En clave de pasodoble
El Teatro de La Zarzuela presenta la versión de José Carlos Plaza de la ópera de Manuel Penella, con coreografías de Cristina Hoyos y dirección musical de Cristóbal Soler y Oliver Díaz
El mundo de la zarzuela tiene sus propias reglas del juego. Una de ellas está supeditada a la necesaria teatralidad de las representaciones. El tenor Alfredo Kraus afirmaba que era tanto o más difícil cantar zarzuela que ópera porque en la primera las exigencias teatrales y de inteligibilidad del texto son más determinantes. Otra regla básica, al menos en las representaciones en España, es la comunión entre público y escena que, sin llegar al límite del flamenco, permite una identificación emocional nada desdeñable. En las últimas décadas la sobretitulación de los textos —como en la ópera— ha permitido una comprensión más profunda de las situaciones que se están contando en escena. El público ha hecho suyo este parámetro y ha pasado más de puntillas sobre la manera en que se dice el texto por parte de los cantantes. Me permito esta pequeña introducción por dos cuestiones muy precisas que inciden en una valoración artística no del todo satisfactoria, al menos el día de la première, de la nueva producción de El gato montés en La Zarzuela, un espectáculo que levantaba a priori las expectativas más optimistas: gran reparto vocal, un equipo teatral de gran solidez, un título de tirón popular y trasfondo trágico…
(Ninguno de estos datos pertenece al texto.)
[src/capture_timer_pkg.sv]
package capture_timer_pkg;

    // ------------------------------------------------------------
    // register map
    // ------------------------------------------------------------
    localparam logic [15:0] addr_low_match = 16'h7F14;
    localparam logic [15:0] addr_high_match = 16'h7F15;
    localparam logic [15:0] addr_timer_control = 16'h7F16;
    localparam logic [15:0] addr_divider_mode = 16'h7F17;
    localparam logic [7:0] reset_byte = 8'h00;

    // ------------------------------------------------------------
    // field positions
    // ------------------------------------------------------------
    localparam int pos_high_go = 7;
    localparam int pos_high_flag = 6;
    localparam int pos_high_ie = 5;
    localparam int pos_src_hi = 4;
    localparam int pos_src_lo = 3;
    localparam int pos_run = 2;
    localparam int pos_main_flag = 1;
    localparam int pos_main_ie = 0;
    localparam int pos_read_sel = 7;
    localparam int pos_length_sel = 6;
    localparam int pos_capture_en = 5;
    localparam int pos_period_hi = 4;

    // count source encodings
    typedef enum logic [1:0] {
        src_system = 2'b00,
        src_rc = 2'b01,
        src_crystal0 = 2'b10,
        src_crystal1 = 2'b11
    } count_source_t;

    // register bus request carried as one bundle
    typedef struct packed {
        logic [15:0] addr;
        logic [7:0] wdata;
        logic write;
        logic read;
    } bus_req_t;

endpackage : capture_timer_pkg

[src/dual_mode_capture_timer.sv]
// Functional notes
// RL1: two-bit source select picks system, RC, crystal0 or crystal1 as prescaler clock.
// RL2: prescaler counts while run is set, pulses at period match, then clears.
// RL3: low counter advances per prescaler pulse, started and stopped by run bit.
// RL4: high counter runs on run in 16-bit mode, on high-go in 8-bit mode.
// RL5: high counter clocks on low overflow in 16-bit mode, system clock in 8-bit.
// RL6: counters match against buffers, then clear; 16-bit needs all bits; stop clears.
// RL7: buffers follow match registers when stopped, reload at zero when running.
// RL8: software writes match data at most once per match period on slow sources.
// RL9: 16-bit period is (match+1) times (divider+1) times source period.
// RL10: 8-bit low period as above; high period is high match plus one cycles.
// RL11: run cleared halts at zero with buffer following register; set starts counting.
// RL12: main flag sets when running timer returns to zero; software clears it.
// RL13: high flag sets in 8-bit mode when high counter returns to zero.
// RL14: interrupt requested while main enable and main flag are both set.
// RL15: in 8-bit mode interrupt also requested on high enable and high flag.
// RL16: capture enable gates capture of counter data into capture registers.
// RL17: 16-bit mode, rising high flag captures both counter bytes at once.
// RL18: 8-bit mode, high flag captures low byte, main flag captures high byte.
// RL19: read select returns capture registers at the match register addresses.
// RL20: length select one gives two 8-bit counters, zero one 16-bit counter.
// RL21: interrupt request is a level held while any enabled flag is set; the code ignores an enabled high flag in 16-bit mode.
//
// Design decision made here: the address-and-strobe port.
`timescale 1ns/1ps
module dual_mode_capture_timer
    import capture_timer_pkg::*;
(
    input wire logic ref_clk,
    input wire logic reset,
    input wire logic rc_clock,
    input wire logic first_crystal_clock,
    input wire logic second_crystal_clock,
    input wire logic [15:0] bus_addr,
    input wire logic [7:0] bus_wdata,
    input wire logic bus_write,
    input wire logic bus_read,
    output logic [7:0] bus_rdata,
    output logic timer_irq
);

    // ------------------------------------------------------------
    // registers and state
    // ------------------------------------------------------------
    bus_req_t req;
    logic [7:0] low_match_data;
    logic [7:0] high_match_data;
    logic [7:0] timer_control;
    logic [7:0] divider_and_mode_control;
    logic [7:0] low_buffer;
    logic [7:0] high_buffer;
    logic [7:0] low_counter;
    logic [7:0] high_counter;
    logic [4:0] prescaler;
    logic [7:0] low_capture;
    logic [7:0] high_capture;
    logic [2:0] rc_sync;
    logic [2:0] x0_sync;
    logic [2:0] x1_sync;
    logic src_edge;
    logic run;
    logic high_go;
    logic eight_bit;
    logic high_runs;
    logic pre_match;
    logic low_hit;
    logic high_hit;
    logic low_step;
    logic high_step;
    logic main_set;
    logic high_set;
    logic sw_high_set;
    logic sw_main_set;
    logic main_rise;
    logic high_rise;
    logic ctl_write;

    assign req = '{addr: bus_addr, wdata: bus_wdata, write: bus_write, read: bus_read};

    assign run = timer_control[pos_run];
    assign high_go = timer_control[pos_high_go];
    assign eight_bit = divider_and_mode_control[pos_length_sel]; // RL20
    assign high_runs = eight_bit ? high_go : run; // RL4
    assign ctl_write = req.write && (req.addr == addr_timer_control);

    // ------------------------------------------------------------
    // source clock synchronisers and edge pick
    // ------------------------------------------------------------
    // bit 0 is first stage, read only by bit 1
    always_ff @(posedge ref_clk)
    begin
        if (reset)
        begin
            rc_sync <= 3'h0;
            x0_sync <= 3'h0;
            x1_sync <= 3'h0;
        end
        else
        begin
            rc_sync <= {rc_sync[1:0], rc_clock};
            x0_sync <= {x0_sync[1:0], first_crystal_clock};
            x1_sync <= {x1_sync[1:0], second_crystal_clock};
        end
    end

    // rising edge of the selected source, system clock every cycle
    always_comb
    begin
        case (count_source_t'(timer_control[pos_src_hi:pos_src_lo])) // RL1
            src_system: src_edge = 1'b1;
            src_rc: src_edge = rc_sync[1] & ~rc_sync[2];
            src_crystal0: src_edge = x0_sync[1] & ~x0_sync[2];
            src_crystal1: src_edge = x1_sync[1] & ~x1_sync[2];
            default: src_edge = 1'b0;
        endcase
    end

    // ------------------------------------------------------------
    // prescaler
    // ------------------------------------------------------------
    assign pre_match = run && src_edge
        && (prescaler == divider_and_mode_control[pos_period_hi:0]); // RL2

    // a period lowered mid-count runs on to the wrap before it matches again
    always_ff @(posedge ref_clk)
    begin
        if (reset || !run)
            prescaler <= 5'h00; // RL2
        else if (pre_match)
            prescaler <= 5'h00; // RL2
        else if (src_edge)
            prescaler <= prescaler + 5'h01; // RL2
    end

    // ------------------------------------------------------------
    // counters and match detection
    // ------------------------------------------------------------
    // 16-bit mode needs both bytes equal to the buffers
    assign low_hit = eight_bit ? (low_counter == low_buffer)
        : ({high_counter, low_counter} == {high_buffer, low_buffer}); // RL6 RL9
    assign high_hit = high_counter == high_buffer; // RL6
    assign low_step = run && pre_match; // RL3
    // low overflow steps the high byte in 16-bit mode, system clock in 8-bit
    assign high_step = high_runs && (eight_bit ? 1'b1
        : (low_step && (low_counter == low_buffer))); // RL5 RL10

    // 16-bit wrap clears only on the full compare; the low byte rolls over
    always_ff @(posedge ref_clk)
    begin
        if (reset || !run)
            low_counter <= 8'h00; // RL11
        else if (low_step && low_hit)
            low_counter <= 8'h00; // RL6
        else if (low_step)
            low_counter <= low_counter + 8'h01; // RL3
    end

    always_ff @(posedge ref_clk)
    begin
        if (reset || !high_runs)
            high_counter <= 8'h00; // RL4
        else if (high_step && (eight_bit ? high_hit : low_hit))
            high_counter <= 8'h00; // RL6
        else if (high_step)
            high_counter <= high_counter + 8'h01; // RL5
    end

    // ------------------------------------------------------------
    // match buffers
    // ------------------------------------------------------------
    // stopped: follow register; running: reload when the count sits at zero
    always_ff @(posedge ref_clk)
    begin
        if (reset)
            low_buffer <= reset_byte;
        else if (!run || low_counter == 8'h00)
            low_buffer <= low_match_data; // RL7
    end

    always_ff @(posedge ref_clk)
    begin
        if (reset)
            high_buffer <= reset_byte;
        else if (!high_runs || high_counter == 8'h00)
            high_buffer <= high_match_data; // RL7
    end

    // full wrap: 16-bit whole wrap or 8-bit low wrap sets main flag
    assign main_set = low_step && low_hit; // RL12
    assign high_set = eight_bit && high_go && high_step && high_hit; // RL13
    assign sw_high_set = ctl_write && req.wdata[pos_high_flag];
    assign sw_main_set = ctl_write && req.wdata[pos_main_flag];
    assign main_rise = !timer_control[pos_main_flag] && (main_set || sw_main_set);
    assign high_rise = !timer_control[pos_high_flag] && (high_set || sw_high_set);

    // ------------------------------------------------------------
    // register writes and flags
    // ------------------------------------------------------------
    // hardware set wins over a software clear in the same cycle
    always_ff @(posedge ref_clk)
    begin
        if (reset)
            timer_control <= reset_byte;
        else
        begin
            if (ctl_write)
                timer_control <= req.wdata;
            if (main_set)
                timer_control[pos_main_flag] <= 1'b1; // RL12
            if (high_set)
                timer_control[pos_high_flag] <= 1'b1; // RL13
        end
    end

    // match data land at once; the buffers decide when they take effect
    always_ff @(posedge ref_clk)
    begin
        if (reset)
        begin
            low_match_data <= reset_byte;
            high_match_data <= reset_byte;
            divider_and_mode_control <= reset_byte;
        end
        else if (req.write)
        begin
            if (req.addr == addr_low_match)
                low_match_data <= req.wdata;
            if (req.addr == addr_high_match)
                high_match_data <= req.wdata;
            if (req.addr == addr_divider_mode)
                divider_and_mode_control <= req.wdata;
        end
    end

    // ------------------------------------------------------------
    // capture
    // ------------------------------------------------------------
    // captures follow a flag's rising edge; a flag already set captures nothing
    always_ff @(posedge ref_clk)
    begin
        if (reset)
        begin
            low_capture <= reset_byte;
            high_capture <= reset_byte;
        end
        else if (divider_and_mode_control[pos_capture_en]) // RL16
        begin
            if (high_rise)
                low_capture <= low_counter; // RL17 RL18
            if (eight_bit ? main_rise : high_rise)
                high_capture <= high_counter; // RL17 RL18
        end
    end

    // ------------------------------------------------------------
    // read path and interrupt
    // ------------------------------------------------------------
    // read data live for one cycle only; idle cycles return zero
    always_ff @(posedge ref_clk)
    begin
        if (reset)
            bus_rdata <= 8'h00;
        else if (req.read)
        begin
            case (req.addr)
                addr_low_match: bus_rdata <= divider_and_mode_control[pos_read_sel]
                    ? low_capture : low_match_data; // RL19
                addr_high_match: bus_rdata <= divider_and_mode_control[pos_read_sel]
                    ? high_capture : high_match_data; // RL19
                addr_timer_control: bus_rdata <= timer_control;
                addr_divider_mode: bus_rdata <= divider_and_mode_control;
                default: bus_rdata <= 8'h00;
            endcase
        end
        else
            bus_rdata <= 8'h00;
    end

    // level request, one cycle behind the flags
    always_ff @(posedge ref_clk)
    begin
        if (reset)
            timer_irq <= 1'b0;
        else
            timer_irq <= (timer_control[pos_main_ie] && timer_control[pos_main_flag]) // RL14
                || (eight_bit && timer_control[pos_high_ie]
                && timer_control[pos_high_flag]); // RL15 RL21
    end
endmodule : dual_mode_capture_timer

[config.mk]
export PLATFORM = sky130hd
export DESIGN_NAME = dual_mode_capture_timer
export DESIGN_NICKNAME = d
export VERILOG_FILES = /design/src/capture_timer_pkg.sv /design/src/dual_mode_capture_timer.sv
export SDC_FILE = /design/constraint.sdc
export NUM_CORES = 1
export LEC_CHECK = 0
export ABC_AREA = 1
export BUFFER_PORTS_ARGS = -buffer_cell sky130_fd_sc_hd__clkbuf_2
export CAP_MARGIN = 15
export CORE_MARGIN = 4
export CORE_UTILIZATION = 50
export CTS_BUF_LIST = sky130_fd_sc_hd__clkbuf_4
export DETAILED_ROUTE_END_ITERATION = 7
export GPL_TIMING_DRIVEN = 0
export HOLD_SLACK_MARGIN = 0.02
export PLACE_DENSITY = 0.68
export SLEW_MARGIN = 0
export SYNTH_ARGS = -nofsm -noshare
export SYNTH_HDL_FRONTEND = slang
export SYNTH_SLANG_ARGS = --single-unit
export TNS_END_PERCENT = 20
[constraint.sdc]
create_clock -name ref_clk -period 1.95 [get_ports ref_clk]
set_clock_uncertainty 0.05 [all_clocks]
set_input_delay 0.0975 -clock ref_clk [delete_from_list [all_inputs] [get_ports ref_clk]]
set_output_delay 0.0975 -clock ref_clk [all_outputs]
set_load 0.01 [all_outputs]
Yosys cells after proc, flatten, opt, wreduce, memory -nomap -nowiden
Index checks and enable logic that the tools add are counted.

operators by class
  bitwise logic cells = 7
  reduce and logical (&&, ||, !) cells = 43
  eq/ne operators = 11
  add/sub/neg operators = 3
  multiplexer cells = 12

operator list
  cell                  count
  $eq 16x15->1 const B  4
  $pmux 8 s4            1
  $logic_and 1x1->1     18
  $add 8x1->8 const B   2
  $eq 16x16->1          1
  $eq 8x8->1            2
  $logic_not 8->1       2
  $mux 8                2
  $reduce_and 2->1      5
  $reduce_or 2->1       4
  $logic_or 1x1->1      7
  $mux 1                7
  $mux 7                1
  $add 5x1->5 const B   1
  $eq 5x5->1            1
  $eq 2x2->1 const B    2
  $logic_not 1->1       4
  $not 1->1             4
  $pmux 1 s4            1
  $reduce_bool 2->1     2
  $and 1x1->1           3
  $eq 2x1->1 const B    1
  $logic_not 2->1       1

word-level totals
  bits in registers = 103
  input bits = 31

Logic depth before layout (Yosys ltp)
Gate-level depths: netlist of the first run.

  word-level depth = 15
  gate-level depth with buffers = 16
  mapped depth without buffers = 14

Worst setup path after synthesis of the first run
OpenSTA, ideal clock, no wires.

  kind = register to register
  start point = register prescaler[0]
  end point = register high_capture[7]
  required time = 1.787 ns
  setup slack = 0.311 ns
  data arrival time = 1.475 ns
  cell stages (with the launch flop) = 15
  clock period less this slack = 1.639 ns
  cell sequence = dfxtp_1 > inv_2 > nand2_1 > nand2_1 > nor2_2 > nand3_1 > nor2_4 > nand3_2 > nand2_2 > nand2_2 > nand2_4 > buf_12 > nand3_2 > nand2_1 > nor2_2

on the way
  cells in the longest elaborated chain, start to end = 12
  elaborated cells between the ends (all ways) = 15
  those cells by class = eq/ne: 1; mux: 2; reduce/logical: 12

ends and longest elaborated chain
  what                                   RTL line                        source
  start: declaration                     dual_mode_capture_timer.sv:54   logic [4:0] prescaler;
  start signal: assignment               dual_mode_capture_timer.sv:132  prescaler <= prescaler + 5'h01;
  $eq 5x5->1 (*)                         dual_mode_capture_timer.sv:122  && (prescaler == divider_and_mode_control[pos_period_hi:0]);
  $logic_and 1x1->1 (*)                  dual_mode_capture_timer.sv:122
  $logic_and 1x1->1 (*)                  dual_mode_capture_timer.sv:142  assign low_step = run && pre_match;
  $logic_and 1x1->1                      dual_mode_capture_timer.sv:145  : (low_step && (low_counter == low_buffer)));
  $mux 1                                 dual_mode_capture_timer.sv:144  assign high_step = high_runs && (eight_bit ? 1'b1
  $logic_and 1x1->1                      dual_mode_capture_timer.sv:144
  $logic_and 1x1->1 (2 in series)        dual_mode_capture_timer.sv:190  assign high_set = eight_bit && high_go && high_step && high_hit;
  $logic_or 1x1->1                       dual_mode_capture_timer.sv:194  assign high_rise = !timer_control[pos_high_flag] && (high_set || sw_high_set);
  $logic_and 1x1->1                      dual_mode_capture_timer.sv:194
  $mux 1 (*)                             dual_mode_capture_timer.sv:250  if (eight_bit ? main_rise : high_rise)
  $reduce_and 2->1 (no source line) (*)  --
  end signal: assignment                 dual_mode_capture_timer.sv:244  high_capture <= reset_byte;
  end signal: assignment                 dual_mode_capture_timer.sv:251  high_capture <= high_counter;
  end: declaration                       dual_mode_capture_timer.sv:56   logic [7:0] high_capture;

Mark *: on every way between the ends. The rest lies on a longest branch, timed or not.
A chain may end at the register's enable or synchronous reset.

Worst setup path in the final report of the first run
  start point = register high_counter[0]
  end point = register high_buffer[5]

on the way
  cells in the longest elaborated chain, start to end = 2

ends and longest elaborated chain
  what                      RTL line                        source
  start: declaration        dual_mode_capture_timer.sv:53   logic [7:0] high_counter;
  start signal: assignment  dual_mode_capture_timer.sv:165  high_counter <= high_counter + 8'h01;
  $logic_not 8->1           dual_mode_capture_timer.sv:184  else if (!high_runs || high_counter == 8'h00)
  $logic_or 1x1->1          dual_mode_capture_timer.sv:184
  end signal: assignment    dual_mode_capture_timer.sv:183  high_buffer <= reset_byte;
  end signal: assignment    dual_mode_capture_timer.sv:185  high_buffer <= high_match_data;
  end: declaration          dual_mode_capture_timer.sv:51   logic [7:0] high_buffer;

No other way between the ends.

==> results.json, run 1 <==
{
  "clkLatencyLatePin_ns": 0.48,
  "cts.clk_slew.worst_paths_ns": 0.17,
  "syn-num-nets": 696,
  "postRouteAntennaNets": 0,
  "synthCells": 660,
  "crit_buf_inv": 2,
  "worst-path-max-fanout": 10,
  "io_pins": 40,
  "tns_ns": 0,
  "start_kind": "flip-flop",
  "ys_ff_latch": 103,
  "core-area_um2": 9330,
  "dieWidth_um": 106,
  "drive_above_1_share": 0.189,
  "cp.arrival_ns": 2.21,
  "critical-path-max-stage-delay_ns": 0.43,
  "layout_common_cells": "120 x nand2_1, 90 x inv_1, 88 x dfxtp_1",
  "status": "complete, no violations",
  "row_count": 35,
  "worstSetupPathType": "reg2reg",
  "p_total_mw": 3.55,
  "synth_area_um2": 4820,
  "nets": 766,
  "finalCritPeriodShare": 0.946,
  "rsz0062_at_grt": "true",
  "yosysSeqAreaShare": 0.428,
  "htree_levels": 3,
  "rr_startpoint": "high_counter[0]",
  "wl_um": 12300,
  "synth.distinct_cells": 41,
  "cts_root_buffer": "clkbuf_4",
  "clock.fmax_mhz": 542,
  "hold_start": "bus_read",
  "hold_depth": 3,
  "endpoint_kind": "flip-flop",
  "cts_tree": "built",
  "hold_end": "bus_rdata[0]",
  "r2r_slack_ns": 0.10,
  "grt_max_degree": 19,
  "hold_class": "in2reg",
  "clockBufferDepth": 2,
  "layout_commonest_cell": "nand2_1",
  "io_buffers": 38,
  "wl_per_cell_um": 14.2,
  "grt_pass1_wl_um": 20100,
  "period_needed_ns": 1.85,
  "cts.sinks": 103,
  "critPathTopFamily": "compound AO/OA/AOI/OAI gates",
  "die_h_um": 106,
  "yosysWarnings": 0,
  "vias": 4465,
  "slowest_stage": "o41ai_4",
  "drtIter0Drc": 318,
  "die_area_um2": 11300,
  "worst-r2r-cell-count": 7,
  "cap_violations": 0,
  "path_depth": 7,
  "place_congestion": 0.948,
  "crit_chain": "inv_1, ha_1, nand4_1, o41ai_4, buf_4, o21ai_0, a21oi_1",
  "hold_violations": 0,
  "cts_buffers": 9,
  "worstPathRequired_ns": 2.31,
  "drv_slew": 0,
  "worst_slew_pin_slew_ns": 0.609,
  "dp_hpwl_um": 9090,
  "vias_per_cell": 5.17,
  "p_per_area_nw_per_um2": 630,
  "fillers": 837,
  "overflow": 0,
  "max-slew-margin-rel": 0.594,
  "antenna_found_initial": 0,
  "fin_util": 0.605,
  "vdd_drop_max_mv": 0.419,
  "syn_avg_cell_area_um2": 7.31,
  "finalSetupViolCount": 0,
  "diodes": 0,
  "worstReg2RegEnd": "high_buffer[5]",
  "dr.pass1.iters": 5,
  "grt_usage": 0.223,
  "start_util": 0.517,
  "leakage_nw": 2.27,
  "drc": 0,
  "first_global_vias": 4193,
  "syn2layout_area_growth_pct": 17.0
}
[metrics by stage]
| stage | instance area (µm²) | setup WS, ns | hold slack, ns | std cells |
|---|---|---|---|---|
| 2_1_floorplan | 4820 | 0.311 | 0.154 | 660 |
| 3_3_place_gp | 5170 | -0.0211 | 0.249 | 827 |
| 3_5_place_dp | 5170 | -0.0282 | 0.247 | 827 |
| 4_1_cts | 5500 | 0.0186 | 0.0527 | 859 |
| 5_1_grt | 5640 | -0.0240 | 0.0933 | 864 |
| 6_report | 5640 | 0.105 | 0.0704 | 864 |
[state kept, by name, summed over array words and instances, names as in the netlist, 5 cells and up]
| register | flops |
|---|---|
| timer_control | 8 |
| high_match_data | 8 |
| divider_and_mode_control | 8 |
| bus_rdata | 8 |
| high_counter | 8 |
| high_capture | 8 |
| high_buffer | 8 |
| low_capture | 8 |
| prescaler | 5 |
| low_counter | 8 |
| low_buffer | 8 |
| low_match_data | 8 |
[layer usage]
layer	up-vias	global-route usage	routed length (µm)
met5	-	0	0
met4	0	0.0703	255
met3	23	0.0607	1080
met2	149	0.348	5410
met1	2011	0.300	5530
li1	2282	-	-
La primera de estas dos cuestiones es que no hubo sobreti-tulación. No me pregunten las razones porque no las sé. Creo, en cualquier caso, que este problema ya se ha solucionado. Sin el apoyo del texto escrito para saber qué está pasando en escena la exigencia de la comprensión pasa a los cantantes y, en todo caso, al equipo escénico. Y aquí viene la segunda cuestión: el espectador comprueba que a algunos cantantes no se les entiende una frase. Tal vez esa tensión añadida de hacer comprensibles sus textos les jugó una mala pasada, pero lo cierto es que la representación tuvo en líneas generales trazos confusos y escasa emoción, y eso, tratándose de un dramón como el que nos ocupa, es preocupante. Bien es verdad que José Carlos Plaza planteó con inteligencia el espacio, ensanchando la escena gracias a los efectos visuales, moviendo al coro con maestría y contando la corrida de toros de una forma poética y sugerente que rozaba la genialidad. Se nota el oficio y una larga experiencia que va desde las inolvidables Goyescas en este mismo teatro hasta los no menos imprescindibles Los diablos de Loudun, de Penderecki, en Turín, pasando por los Orfeos de Monteverdi y Gluck en planteamientos casi de teatro itinerante.
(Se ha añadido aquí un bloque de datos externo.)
`config.mk`:
```
export PLATFORM = sky130hd
export DESIGN_NAME = sps_link
export DESIGN_NICKNAME = d
export VERILOG_FILES = /design/src/logic/sps_pkg.sv /design/src/logic/sps_link.sv
export VERILOG_INCLUDE_DIRS = /design/src /design/src/logic
export SDC_FILE = /design/constraint.sdc
export NUM_CORES = 1
export LEC_CHECK = 0
export ABC_AREA = 1
export BUFFER_PORTS_ARGS = -buffer_cell sky130_fd_sc_hd__buf_2
export CAP_MARGIN = 30
export CORE_MARGIN = 1.5
export CORE_UTILIZATION = 45
export CTS_CLUSTER_DIAMETER = 40
export DETAILED_ROUTE_END_ITERATION = 6
export SETUP_SLACK_MARGIN = 0.05
export SLEW_MARGIN = 40
export SYNTH_ARGS = -nofsm -noshare
export SYNTH_HDL_FRONTEND = slang
export SYNTH_SLANG_ARGS = --single-unit
```
`constraint.sdc`:
```
create_clock -name core_clk -period 2.7 [get_ports core_clk]
set_input_delay 0.135 -clock core_clk [delete_from_list [all_inputs] [get_ports core_clk]]
set_output_delay 0.135 -clock core_clk [all_outputs]
set_load 0.03 [all_outputs]
```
Se mostró poderoso Ángel Ódena e incisivo Andeka Gorrotxategui, pero la representación hizo agua en lo que parecía más seguro, la actuación de Ángeles Blancas, una cantante con talento y grandes posibilidades, que no tuvo su noche, ni a la hora de construir un personaje creíble ni en el equilibrio vocal. Digo todo esto con el convencimiento de que va a enderezar el rumbo en las siguientes funciones, pero la noche del estreno la soprano no estuvo, ni de lejos, a la altura que de ella se espera. Del resto del reparto, en cometidos menos protagonistas, destacaron, Luis Cansino, Milagros Martín y Mari Fe Nogales. Orquesta y Coro cumplieron. El director musical, Cristóbal Soler, se mostró enérgico y ordenado en todo momento. La coreografía de Cristina Hoyos se integró con rigor y sobriedad en la concepción global del espectáculo
En su conjunto, y con todos los mimbres a su favor, a la obra le faltó pasión. Esa pasión trágica que alienta el brillante cartel de Pedro Moreno. Lo que queda en la primera línea del recuerdo del verismo a la española de este Gato montés es curiosamente la fuerza de su famoso pasodoble. El éxito, en cualquier caso, fue enorme. Confío en que en las próximas representaciones se repita el triunfo con una prestación artística de mayor fuste en su totalidad.